=== Records from a dataset ===
□ □ □ □

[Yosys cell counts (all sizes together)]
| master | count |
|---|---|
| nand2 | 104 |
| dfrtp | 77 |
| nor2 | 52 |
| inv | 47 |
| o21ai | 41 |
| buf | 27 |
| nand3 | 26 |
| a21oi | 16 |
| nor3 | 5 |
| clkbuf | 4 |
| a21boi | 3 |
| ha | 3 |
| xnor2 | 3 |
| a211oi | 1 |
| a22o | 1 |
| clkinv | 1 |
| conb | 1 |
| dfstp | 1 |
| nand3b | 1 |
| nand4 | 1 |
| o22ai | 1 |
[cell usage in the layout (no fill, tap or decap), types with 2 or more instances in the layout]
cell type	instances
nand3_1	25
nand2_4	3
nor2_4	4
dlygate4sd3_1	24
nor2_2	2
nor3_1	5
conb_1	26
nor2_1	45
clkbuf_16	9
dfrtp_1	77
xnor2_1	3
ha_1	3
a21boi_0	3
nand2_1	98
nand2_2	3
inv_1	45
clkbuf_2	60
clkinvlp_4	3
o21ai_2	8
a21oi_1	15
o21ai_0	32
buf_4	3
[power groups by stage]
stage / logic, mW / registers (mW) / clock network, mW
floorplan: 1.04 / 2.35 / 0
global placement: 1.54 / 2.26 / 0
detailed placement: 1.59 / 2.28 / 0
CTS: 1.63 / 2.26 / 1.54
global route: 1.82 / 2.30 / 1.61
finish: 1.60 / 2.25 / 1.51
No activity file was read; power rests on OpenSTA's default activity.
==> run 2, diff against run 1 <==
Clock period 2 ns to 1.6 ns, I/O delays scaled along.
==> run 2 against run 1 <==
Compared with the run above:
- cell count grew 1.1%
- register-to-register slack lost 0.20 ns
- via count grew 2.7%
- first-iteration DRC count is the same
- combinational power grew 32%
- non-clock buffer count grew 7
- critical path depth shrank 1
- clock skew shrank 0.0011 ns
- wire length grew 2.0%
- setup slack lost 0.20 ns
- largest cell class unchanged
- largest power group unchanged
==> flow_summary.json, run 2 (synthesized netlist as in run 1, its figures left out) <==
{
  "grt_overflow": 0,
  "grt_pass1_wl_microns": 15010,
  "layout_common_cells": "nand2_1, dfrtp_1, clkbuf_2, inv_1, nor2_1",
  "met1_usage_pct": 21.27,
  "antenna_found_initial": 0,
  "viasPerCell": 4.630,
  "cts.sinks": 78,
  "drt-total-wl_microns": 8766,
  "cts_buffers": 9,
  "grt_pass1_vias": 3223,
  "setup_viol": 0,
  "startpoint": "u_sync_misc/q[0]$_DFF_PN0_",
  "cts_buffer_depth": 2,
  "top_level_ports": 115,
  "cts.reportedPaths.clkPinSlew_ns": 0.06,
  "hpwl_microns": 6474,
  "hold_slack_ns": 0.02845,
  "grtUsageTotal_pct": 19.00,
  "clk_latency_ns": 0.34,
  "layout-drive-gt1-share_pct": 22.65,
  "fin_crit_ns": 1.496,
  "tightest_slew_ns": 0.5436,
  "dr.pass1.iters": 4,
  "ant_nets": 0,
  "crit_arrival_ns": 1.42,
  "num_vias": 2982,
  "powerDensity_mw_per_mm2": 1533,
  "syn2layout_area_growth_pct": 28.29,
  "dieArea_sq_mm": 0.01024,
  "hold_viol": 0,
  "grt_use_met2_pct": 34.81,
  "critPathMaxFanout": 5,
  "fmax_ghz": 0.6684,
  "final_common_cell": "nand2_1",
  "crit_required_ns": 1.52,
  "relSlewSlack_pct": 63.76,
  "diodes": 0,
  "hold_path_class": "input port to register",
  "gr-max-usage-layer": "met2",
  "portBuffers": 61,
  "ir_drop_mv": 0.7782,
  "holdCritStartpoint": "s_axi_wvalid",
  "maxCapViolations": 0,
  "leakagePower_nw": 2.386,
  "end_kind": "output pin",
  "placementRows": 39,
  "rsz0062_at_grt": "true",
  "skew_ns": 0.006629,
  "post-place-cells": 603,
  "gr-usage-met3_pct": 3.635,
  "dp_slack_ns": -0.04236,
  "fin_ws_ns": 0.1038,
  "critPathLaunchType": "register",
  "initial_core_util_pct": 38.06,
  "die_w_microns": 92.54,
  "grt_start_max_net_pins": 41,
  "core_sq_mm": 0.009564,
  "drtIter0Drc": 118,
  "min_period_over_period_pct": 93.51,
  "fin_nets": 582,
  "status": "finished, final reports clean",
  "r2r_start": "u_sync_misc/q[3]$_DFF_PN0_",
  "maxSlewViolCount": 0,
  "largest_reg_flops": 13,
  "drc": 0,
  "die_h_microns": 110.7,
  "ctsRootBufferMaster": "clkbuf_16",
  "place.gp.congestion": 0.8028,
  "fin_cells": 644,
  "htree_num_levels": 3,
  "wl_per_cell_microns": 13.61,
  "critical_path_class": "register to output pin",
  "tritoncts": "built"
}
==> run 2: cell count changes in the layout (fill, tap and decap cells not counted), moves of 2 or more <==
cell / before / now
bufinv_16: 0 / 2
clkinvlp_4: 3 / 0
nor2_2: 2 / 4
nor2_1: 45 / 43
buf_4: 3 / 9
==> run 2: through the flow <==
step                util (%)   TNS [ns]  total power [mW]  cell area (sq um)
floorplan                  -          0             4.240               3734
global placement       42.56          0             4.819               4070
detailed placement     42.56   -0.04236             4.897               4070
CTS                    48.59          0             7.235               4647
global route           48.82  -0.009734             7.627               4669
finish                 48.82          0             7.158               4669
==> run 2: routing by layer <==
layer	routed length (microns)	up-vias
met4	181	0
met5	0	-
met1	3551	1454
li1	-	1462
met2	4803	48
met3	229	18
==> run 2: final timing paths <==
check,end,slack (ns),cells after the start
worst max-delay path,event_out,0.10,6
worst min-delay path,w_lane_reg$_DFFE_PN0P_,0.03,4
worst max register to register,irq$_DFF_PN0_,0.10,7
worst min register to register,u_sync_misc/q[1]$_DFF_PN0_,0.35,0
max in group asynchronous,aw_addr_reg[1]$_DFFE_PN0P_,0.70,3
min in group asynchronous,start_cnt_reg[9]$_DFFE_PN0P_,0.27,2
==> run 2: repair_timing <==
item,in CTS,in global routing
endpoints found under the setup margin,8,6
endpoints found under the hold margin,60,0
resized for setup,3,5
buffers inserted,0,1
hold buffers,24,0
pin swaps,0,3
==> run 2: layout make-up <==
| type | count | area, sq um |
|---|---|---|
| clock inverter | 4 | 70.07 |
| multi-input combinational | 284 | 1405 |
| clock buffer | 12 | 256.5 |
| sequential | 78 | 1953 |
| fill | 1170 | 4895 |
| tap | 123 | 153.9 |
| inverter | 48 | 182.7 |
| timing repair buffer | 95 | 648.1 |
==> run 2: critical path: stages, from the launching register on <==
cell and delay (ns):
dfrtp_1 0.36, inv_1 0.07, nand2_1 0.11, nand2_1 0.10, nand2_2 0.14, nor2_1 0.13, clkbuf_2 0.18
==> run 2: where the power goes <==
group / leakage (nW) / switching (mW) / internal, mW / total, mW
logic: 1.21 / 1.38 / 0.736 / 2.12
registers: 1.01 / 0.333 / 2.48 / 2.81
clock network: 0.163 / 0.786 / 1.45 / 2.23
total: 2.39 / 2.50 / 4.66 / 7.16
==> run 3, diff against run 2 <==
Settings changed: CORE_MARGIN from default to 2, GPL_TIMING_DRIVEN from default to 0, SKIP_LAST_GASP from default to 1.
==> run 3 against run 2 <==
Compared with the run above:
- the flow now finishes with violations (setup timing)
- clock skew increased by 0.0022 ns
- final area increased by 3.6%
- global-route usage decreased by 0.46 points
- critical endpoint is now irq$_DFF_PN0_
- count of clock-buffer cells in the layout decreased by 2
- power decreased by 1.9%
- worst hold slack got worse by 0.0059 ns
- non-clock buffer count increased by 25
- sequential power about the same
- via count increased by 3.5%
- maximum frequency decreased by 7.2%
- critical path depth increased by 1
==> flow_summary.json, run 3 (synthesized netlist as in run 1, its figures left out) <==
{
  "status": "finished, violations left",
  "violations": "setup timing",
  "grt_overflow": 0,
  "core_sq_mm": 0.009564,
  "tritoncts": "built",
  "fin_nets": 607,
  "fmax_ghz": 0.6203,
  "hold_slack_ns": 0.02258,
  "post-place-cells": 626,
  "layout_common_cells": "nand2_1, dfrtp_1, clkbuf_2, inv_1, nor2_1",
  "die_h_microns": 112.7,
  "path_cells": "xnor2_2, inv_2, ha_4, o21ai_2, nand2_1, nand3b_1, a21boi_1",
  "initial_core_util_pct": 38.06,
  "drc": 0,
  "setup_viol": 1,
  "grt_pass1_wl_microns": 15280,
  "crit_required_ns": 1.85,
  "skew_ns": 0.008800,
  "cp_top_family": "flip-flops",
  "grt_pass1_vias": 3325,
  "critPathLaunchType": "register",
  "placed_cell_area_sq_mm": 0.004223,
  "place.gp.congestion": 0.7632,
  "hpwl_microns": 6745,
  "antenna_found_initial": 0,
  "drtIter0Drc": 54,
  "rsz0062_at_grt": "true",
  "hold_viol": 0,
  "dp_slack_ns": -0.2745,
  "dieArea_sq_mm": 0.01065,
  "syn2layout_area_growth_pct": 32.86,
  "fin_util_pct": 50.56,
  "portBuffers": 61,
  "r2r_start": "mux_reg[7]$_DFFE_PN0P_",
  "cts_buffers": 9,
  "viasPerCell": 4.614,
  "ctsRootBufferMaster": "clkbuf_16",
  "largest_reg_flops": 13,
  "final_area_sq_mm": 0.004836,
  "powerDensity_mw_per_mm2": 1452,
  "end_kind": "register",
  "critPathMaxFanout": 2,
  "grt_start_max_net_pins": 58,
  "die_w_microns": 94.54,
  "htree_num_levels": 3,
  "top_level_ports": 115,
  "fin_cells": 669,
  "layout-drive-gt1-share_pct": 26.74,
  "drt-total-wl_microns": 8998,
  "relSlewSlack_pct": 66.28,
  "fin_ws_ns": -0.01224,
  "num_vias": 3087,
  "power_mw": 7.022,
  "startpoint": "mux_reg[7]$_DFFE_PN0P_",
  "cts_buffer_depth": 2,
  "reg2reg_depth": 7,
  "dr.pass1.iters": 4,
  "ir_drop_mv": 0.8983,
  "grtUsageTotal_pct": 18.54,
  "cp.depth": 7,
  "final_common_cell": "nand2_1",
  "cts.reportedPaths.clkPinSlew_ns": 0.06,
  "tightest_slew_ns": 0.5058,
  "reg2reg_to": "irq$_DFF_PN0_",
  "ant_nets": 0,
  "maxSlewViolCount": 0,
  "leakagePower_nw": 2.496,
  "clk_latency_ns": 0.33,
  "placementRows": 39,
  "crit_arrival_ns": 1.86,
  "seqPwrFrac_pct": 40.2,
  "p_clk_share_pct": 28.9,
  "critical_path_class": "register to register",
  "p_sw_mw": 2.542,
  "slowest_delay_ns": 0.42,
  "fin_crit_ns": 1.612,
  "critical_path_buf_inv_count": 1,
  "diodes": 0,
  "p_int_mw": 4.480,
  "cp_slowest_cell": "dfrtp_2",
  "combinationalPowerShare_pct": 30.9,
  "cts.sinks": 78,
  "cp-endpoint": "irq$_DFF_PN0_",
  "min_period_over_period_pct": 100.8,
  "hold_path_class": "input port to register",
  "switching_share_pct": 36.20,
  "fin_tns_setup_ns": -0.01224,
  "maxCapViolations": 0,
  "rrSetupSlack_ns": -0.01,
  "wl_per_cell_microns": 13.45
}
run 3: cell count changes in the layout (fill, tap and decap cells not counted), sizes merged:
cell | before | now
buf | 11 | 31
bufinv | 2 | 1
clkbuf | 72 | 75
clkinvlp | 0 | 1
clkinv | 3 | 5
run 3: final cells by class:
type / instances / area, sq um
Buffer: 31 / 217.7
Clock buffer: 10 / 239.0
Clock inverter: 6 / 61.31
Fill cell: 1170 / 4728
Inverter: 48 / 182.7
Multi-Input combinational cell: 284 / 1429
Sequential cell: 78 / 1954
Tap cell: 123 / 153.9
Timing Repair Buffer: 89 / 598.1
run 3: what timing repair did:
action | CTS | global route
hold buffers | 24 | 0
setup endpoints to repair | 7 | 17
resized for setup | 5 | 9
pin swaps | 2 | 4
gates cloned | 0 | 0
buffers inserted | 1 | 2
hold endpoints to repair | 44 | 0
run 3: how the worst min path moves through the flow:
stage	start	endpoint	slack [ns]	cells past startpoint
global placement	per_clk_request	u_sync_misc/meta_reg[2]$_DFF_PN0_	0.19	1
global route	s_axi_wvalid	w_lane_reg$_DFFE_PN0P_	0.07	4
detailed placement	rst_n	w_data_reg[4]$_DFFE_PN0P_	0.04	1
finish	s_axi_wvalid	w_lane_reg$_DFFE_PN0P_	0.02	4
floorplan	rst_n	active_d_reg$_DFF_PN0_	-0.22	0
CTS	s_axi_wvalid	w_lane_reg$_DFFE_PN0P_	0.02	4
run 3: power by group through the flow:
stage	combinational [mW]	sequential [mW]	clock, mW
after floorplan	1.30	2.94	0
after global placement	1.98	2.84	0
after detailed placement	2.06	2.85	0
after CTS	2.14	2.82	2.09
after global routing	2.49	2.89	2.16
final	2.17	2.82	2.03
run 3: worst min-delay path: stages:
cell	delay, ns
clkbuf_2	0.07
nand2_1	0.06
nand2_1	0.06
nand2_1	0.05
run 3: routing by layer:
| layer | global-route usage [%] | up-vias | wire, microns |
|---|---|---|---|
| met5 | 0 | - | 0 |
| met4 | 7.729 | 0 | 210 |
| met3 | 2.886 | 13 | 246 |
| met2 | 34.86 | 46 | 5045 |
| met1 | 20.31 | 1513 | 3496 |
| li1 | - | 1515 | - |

□ □ □ □

Write out only the lines from the very start of the entries above to the line that includes "Clock period 2", both ends included, each one unchanged.

=== Task result ===
[Yosys cell counts (all sizes together)]
| master | count |
|---|---|
| nand2 | 104 |
| dfrtp | 77 |
| nor2 | 52 |
| inv | 47 |
| o21ai | 41 |
| buf | 27 |
| nand3 | 26 |
| a21oi | 16 |
| nor3 | 5 |
| clkbuf | 4 |
| a21boi | 3 |
| ha | 3 |
| xnor2 | 3 |
| a211oi | 1 |
| a22o | 1 |
| clkinv | 1 |
| conb | 1 |
| dfstp | 1 |
| nand3b | 1 |
| nand4 | 1 |
| o22ai | 1 |
[cell usage in the layout (no fill, tap or decap), types with 2 or more instances in the layout]
cell type	instances
nand3_1	25
nand2_4	3
nor2_4	4
dlygate4sd3_1	24
nor2_2	2
nor3_1	5
conb_1	26
nor2_1	45
clkbuf_16	9
dfrtp_1	77
xnor2_1	3
ha_1	3
a21boi_0	3
nand2_1	98
nand2_2	3
inv_1	45
clkbuf_2	60
clkinvlp_4	3
o21ai_2	8
a21oi_1	15
o21ai_0	32
buf_4	3
[power groups by stage]
stage / logic, mW / registers (mW) / clock network, mW
floorplan: 1.04 / 2.35 / 0
global placement: 1.54 / 2.26 / 0
detailed placement: 1.59 / 2.28 / 0
CTS: 1.63 / 2.26 / 1.54
global route: 1.82 / 2.30 / 1.61
finish: 1.60 / 2.25 / 1.51
No activity file was read; power rests on OpenSTA's default activity.
==> run 2, diff against run 1 <==
Clock period 2 ns to 1.6 ns, I/O delays scaled along.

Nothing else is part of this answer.